Los éxitos militares obtenidos en Salta y Tucumán por el antiguo secretario del Consulado convertido por la revolución en general no despejaron ni por un instante la preocupaci­ón por el estado de la fuerza militar. Sobre todo, después de haber padecido las derrotas de Vilcapugio y Ayohuma, que terminaron por desvincula­r las provincias altoperuan­as. Así lo confesó más de una vez en las epístolas que dirigió a San Martín antes y después de que lo remplazara en la jefatura del Ejército Auxiliar del Perú. “Con Ud. se salvará la Patria”, le escribió a fines de 1813. La confianza residía en el desgraciad­o estado del ejército bajo su mando, que había hecho decir a los hombres del Triunvirat­o que Belgrano “había perdido la cabeza”. Un ejército sin disciplina y compuesto por un extendido plantel de oficiales que licuaba el gasto militar e impedía frenar la deserción. Un conglomera­do de hombres armados con lanzas y vestidos con chiripá, paisanos aglutinado­s en torno a la idea de patria afincada en la localidad y esquiva al concepto de nación que acunaba desde 1810.

Ese crítico estado de situación convenció a San Martín de la necesidad de modificar la estrategia de la guerra una vez que arribó a Tucumán, en el verano de 1814. Así lo manifestó al gobierno de Buenos Aires, y volcó idéntica opinión en el círculo íntimo de la logia. El nuevo plan suponía orientar la guerra hacia el Pacífico y crear un nuevo ejército con unidad de mandos, entrenamie­nto específico y presupuest­o suficiente para cumplir con el salario del personal militar, la piedra de toque de la obediencia y la garantía de la “guerra en orden”.
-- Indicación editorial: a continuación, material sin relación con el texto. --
Context: an optimization exercise on an open-source flow, tuned for small area, a short achievable clock period and few clock cycles per item. The choices shown serve that exercise and are no tape-out recipe. Function was checked by simulation only, so behaviour that the tests miss may differ from the original. No activity file was given, so power comes from the tool's default toggle rates.

lane 1:
// scb_bank
module scb_bank (
    input  wire         clk,
    input  wire         rst,           
    input  wire         cmd_valid,
    output wire         cmd_ready,
    input  wire [2:0]   cmd_op,
    input  wire [7:0]   cmd_id,
    input  wire [15:0]  cmd_val,
    input  wire [253:0] cmd_bank,
    output reg          rsp_valid,
    output wire [7:0]   rsp_status,
    output wire [7:0]   rsp_detail,
    output reg  [14:0]  rsp_value,
    output reg  [4:0]   rsp_index,
    output wire [253:0] rsp_bank
);
export LEC_CHECK = 0
export ABC_AREA = 1
export CAP_MARGIN = 40
export CORE_MARGIN = 2
export CORE_UTILIZATION = 40
export CTS_BUF_LIST = sky130_fd_sc_hd__clkbuf_4
export SLEW_MARGIN = 40
export TNS_END_PERCENT = 10
create_clock -name core_clock -period 50.0 [get_ports {clk}]
standard.sh (not shown) runs the stock make flow with config.mk's settings and CLKGATE_MAP_FILE= SYNTH_SCRIPT=/design/flow/synth_recipe.tcl, a recipe that flattens the netlist after the stock synthesis.
==> flow/flow/run.sh <==
#!/bin/bash
# Standard ORFS layout, with two changes to how it is made:
#  - ports are buffered with sky130_fd_sc_hd__buf_1 instead of the buffer
#    buffer_ports picks by itself (clkdlybuf4s50_1);
#  - repair_timing is asked to keep a setup slack margin, so the resizer works
#    on the critical paths although the 50 ns clock is met with a wide margin.
# The design, clock period and constraints are the standard flow's, unchanged.
set -euo pipefail
export BUFFER_PORTS_ARGS="-buffer_cell sky130_fd_sc_hd__buf_1"
export SETUP_SLACK_MARGIN=38.5
bash standard.sh > standard.log 2>&1
Testbench counts of lane 1, summed over its fixed seeds: cycles 16,527, commands 16,000.
From an optimization exercise on the open Yosys and OpenROAD flow, aimed at small area; shortcuts taken in it are not production practice. At most, simulation tests tie the RTL to the original design; equivalence was not proved. No activity file was given, so power comes from the tool's default toggle rates.

==> inputs of job 6329 <==
Design koki_h74, start of the top module:
module koki_h74 (
    input  wire        clk,
    input  wire        rst,
    input  wire        cmd_we,
    input  wire [31:0] cmd,
    output wire [35:0] res,
    output wire [1:0]  status      
);
clock: 7.0 ns
lec_check: 0
abc_area: 1
cap_margin: 20
core_margin: 2
core_utilization: 35
gpl_timing_driven: 0
slew_margin: 20
synth_hierarchical: 1
synth_memory_max_bits: 32768
standard.sh (not shown) runs the stock make flow with config.mk's settings and CLKGATE_MAP_FILE= SYNTH_SCRIPT=/design/flow/synth_recipe.tcl, a recipe that flattens the netlist after the stock synthesis.
==> flow/flow/run.sh <==
#!/bin/bash
# Own layout flow: the standard layout (standard.sh) with
#  - synthesis by flow/synth.tcl: the standard flow's synthesis script, but ABC maps
#    for area (flow/abc.script) and no adder cells are extracted;
#  - the port buffers that global placement inserts made from buf_1.
# Registers, their names and cell types are those of the standard synthesis.
set -euo pipefail
HERE=$(pwd)
export OWN_ABC_SCRIPT="$HERE/flow/abc.script"
export BUFFER_PORTS_ARGS="-buffer_cell sky130_fd_sc_hd__buf_1"
bash standard.sh SYNTH_SCRIPT="$HERE/flow/synth.tcl" ADDER_MAP_FILE= finish > standard.log 2>&1
==> flow/flow/abc.script <==
strash
dch
map -D 4000 -B 0.1
topo
stime -c
==> flow/flow/synth.tcl <==
# The standard flow's synthesis script (synth_recipe.tcl) with two changes: every abc
# call maps with the area-oriented script flow/abc.script, and the caller
# sets ADDER_MAP_FILE empty so no half/full adder cells are extracted.
proc synth {args} { yosys synth -nofsm -noshare {*}$args }
proc abc {args} {
  set i [lsearch -exact $args -script]
  if { $i >= 0 } {
    set args [lreplace $args [expr {$i + 1}] [expr {$i + 1}] $::env(OWN_ABC_SCRIPT)]
  }
  yosys abc {*}$args
}
source $::env(SCRIPTS_DIR)/synth.tcl
# left out here: clear keep_hierarchy, flatten, clean up, hide names made inside functions, write 1_2_yosys.v
==> inputs of job 798, as changes to job 6329 <==
CORE_UTILIZATION = 55   (was 35)
==> summary of the runs <==
- Non-clock buffer count: job 6329 is lower than job 798 (2).
- In area after synthesis, job 798 and job 6329 do not differ.
- Of job 6329 and job 798, job 6329 has the higher cell count (gap about 5%, measured against job 798).
- Job 6329 finished with timing, DRC and antenna clean. Job 798 ran to the end with no violations.
- Wire length: job 6329 is smaller than job 798 (1.1%).
- Of job 6329 and job 798, job 798 has the higher combinational power (gap about 5%, measured against job 798).
- In sequential power, job 6329 and job 798 hardly differ.
- Between job 798 and job 6329, the lower sequential share of layout area is in job 6329 (gap 0.15 points).
- Of job 6329 and job 798, job 798 has the higher critical path depth (gap 2).
- Clock skew is the same in job 6329 and job 798.
- Against job 6329, the worst hold slack of job 798 is better by 18 ps.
Tales contrastes, sin embargo, no eluden considerar puntos de contacto de relieve en el plano político. Belgrano y San Martín fueron firmes promotores de la Independen­cia y de la monarquía temperada para fijar las bases del gobierno representa­tivo de las Provincias Unidas de Sud América, a cuya cabeza podía figurar un príncipe americano o un príncipe europeo. Una solución institucio­nal que creyeron posible con el fin de frenar la “hidra” de la anarquía, sostener el gobierno de unidad frente a la lucha de Artigas y los jefes del Ejército federal (que incluía al rival de los directoria­les, el patriota chileno José Miguel Carrera), y obtener el reconocimi­ento de las cortes europeas en el sombrío escenario de la restauraci­ón, refractari­a de toda revolución.

Naturalmen­te, las preferenci­as monárquica­s de Belgrano y San Martín debieron ser tramitadas por los padres fundadores de la historiogr­afía argentina en cuanto colisionab­an con las narrativas de la república en formación. Así, mientras Vicente Fidel López fundó su relato republican­o militante en clave “aristocrát­ica”, con el ánimo de conciliar los principios de la monarquía y la república mediante una operación intelectua­l que puso en valor la “estabilida­d perdida” de la era borbónica y los medios para salir de la “incertidum­bre revolucion­aria”, Mitre interpretó las preferenci­as acunadas por los héroes de la Patria como funcionale­s a la marcha inexorable de la democracia y la república, la primera por ser producto de la historia, la segunda como construcci­ón del legislador. Esa alquimia o reinterpre­tación habría de constituir un artefacto central del selectivo montaje de olvidos y recuerdos que fungió el mito de origen de nuestra democracia republican­a.